* [Task data]:
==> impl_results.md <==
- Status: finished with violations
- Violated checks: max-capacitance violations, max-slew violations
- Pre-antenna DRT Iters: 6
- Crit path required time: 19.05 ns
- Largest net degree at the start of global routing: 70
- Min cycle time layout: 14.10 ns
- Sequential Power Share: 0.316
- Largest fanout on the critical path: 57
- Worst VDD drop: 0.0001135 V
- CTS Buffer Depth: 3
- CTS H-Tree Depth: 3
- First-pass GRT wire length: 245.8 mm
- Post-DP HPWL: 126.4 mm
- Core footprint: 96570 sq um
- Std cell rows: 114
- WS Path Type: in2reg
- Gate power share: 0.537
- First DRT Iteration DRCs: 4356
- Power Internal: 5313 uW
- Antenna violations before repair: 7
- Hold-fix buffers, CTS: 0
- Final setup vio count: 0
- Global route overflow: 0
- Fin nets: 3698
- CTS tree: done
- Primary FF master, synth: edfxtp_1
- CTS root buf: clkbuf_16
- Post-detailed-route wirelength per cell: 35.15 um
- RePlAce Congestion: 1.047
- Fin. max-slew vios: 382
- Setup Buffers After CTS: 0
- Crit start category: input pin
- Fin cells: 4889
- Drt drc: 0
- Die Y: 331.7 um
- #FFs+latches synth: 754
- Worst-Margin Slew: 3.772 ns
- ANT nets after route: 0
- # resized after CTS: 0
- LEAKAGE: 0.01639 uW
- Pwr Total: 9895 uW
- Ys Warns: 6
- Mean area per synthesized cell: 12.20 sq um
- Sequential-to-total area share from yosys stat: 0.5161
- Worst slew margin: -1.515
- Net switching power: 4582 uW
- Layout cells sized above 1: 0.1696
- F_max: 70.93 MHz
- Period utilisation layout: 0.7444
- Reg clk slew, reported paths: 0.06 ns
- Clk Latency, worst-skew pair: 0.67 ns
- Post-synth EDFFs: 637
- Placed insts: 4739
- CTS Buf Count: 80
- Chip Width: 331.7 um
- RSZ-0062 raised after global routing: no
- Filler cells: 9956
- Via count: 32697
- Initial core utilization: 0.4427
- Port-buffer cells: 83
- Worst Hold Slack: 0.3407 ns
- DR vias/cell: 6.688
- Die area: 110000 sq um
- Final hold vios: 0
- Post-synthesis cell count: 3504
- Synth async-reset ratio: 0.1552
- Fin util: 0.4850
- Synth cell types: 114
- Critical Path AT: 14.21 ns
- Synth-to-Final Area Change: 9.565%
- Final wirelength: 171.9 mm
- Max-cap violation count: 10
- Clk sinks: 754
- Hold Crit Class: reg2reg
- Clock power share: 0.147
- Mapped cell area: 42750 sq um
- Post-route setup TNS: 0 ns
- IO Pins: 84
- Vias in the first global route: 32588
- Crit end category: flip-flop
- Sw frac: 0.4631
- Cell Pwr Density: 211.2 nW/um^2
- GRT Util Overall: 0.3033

* [Description of the task]: Copy the listing in full. Match it word for word.

* [Output for this task]:
==> impl_results.md <==
- Status: finished with violations
- Violated checks: max-capacitance violations, max-slew violations
- Pre-antenna DRT Iters: 6
- Crit path required time: 19.05 ns
- Largest net degree at the start of global routing: 70
- Min cycle time layout: 14.10 ns
- Sequential Power Share: 0.316
- Largest fanout on the critical path: 57
- Worst VDD drop: 0.0001135 V
- CTS Buffer Depth: 3
- CTS H-Tree Depth: 3
- First-pass GRT wire length: 245.8 mm
- Post-DP HPWL: 126.4 mm
- Core footprint: 96570 sq um
- Std cell rows: 114
- WS Path Type: in2reg
- Gate power share: 0.537
- First DRT Iteration DRCs: 4356
- Power Internal: 5313 uW
- Antenna violations before repair: 7
- Hold-fix buffers, CTS: 0
- Final setup vio count: 0
- Global route overflow: 0
- Fin nets: 3698
- CTS tree: done
- Primary FF master, synth: edfxtp_1
- CTS root buf: clkbuf_16
- Post-detailed-route wirelength per cell: 35.15 um
- RePlAce Congestion: 1.047
- Fin. max-slew vios: 382
- Setup Buffers After CTS: 0
- Crit start category: input pin
- Fin cells: 4889
- Drt drc: 0
- Die Y: 331.7 um
- #FFs+latches synth: 754
- Worst-Margin Slew: 3.772 ns
- ANT nets after route: 0
- # resized after CTS: 0
- LEAKAGE: 0.01639 uW
- Pwr Total: 9895 uW
- Ys Warns: 6
- Mean area per synthesized cell: 12.20 sq um
- Sequential-to-total area share from yosys stat: 0.5161
- Worst slew margin: -1.515
- Net switching power: 4582 uW
- Layout cells sized above 1: 0.1696
- F_max: 70.93 MHz
- Period utilisation layout: 0.7444
- Reg clk slew, reported paths: 0.06 ns
- Clk Latency, worst-skew pair: 0.67 ns
- Post-synth EDFFs: 637
- Placed insts: 4739
- CTS Buf Count: 80
- Chip Width: 331.7 um
- RSZ-0062 raised after global routing: no
- Filler cells: 9956
- Via count: 32697
- Initial core utilization: 0.4427
- Port-buffer cells: 83
- Worst Hold Slack: 0.3407 ns
- DR vias/cell: 6.688
- Die area: 110000 sq um
- Final hold vios: 0
- Post-synthesis cell count: 3504
- Synth async-reset ratio: 0.1552
- Fin util: 0.4850
- Synth cell types: 114
- Critical Path AT: 14.21 ns
- Synth-to-Final Area Change: 9.565%
- Final wirelength: 171.9 mm
- Max-cap violation count: 10
- Clk sinks: 754
- Hold Crit Class: reg2reg
- Clock power share: 0.147
- Mapped cell area: 42750 sq um
- Post-route setup TNS: 0 ns
- IO Pins: 84
- Vias in the first global route: 32588
- Crit end category: flip-flop
- Sw frac: 0.4631
- Cell Pwr Density: 211.2 nW/um^2
- GRT Util Overall: 0.3033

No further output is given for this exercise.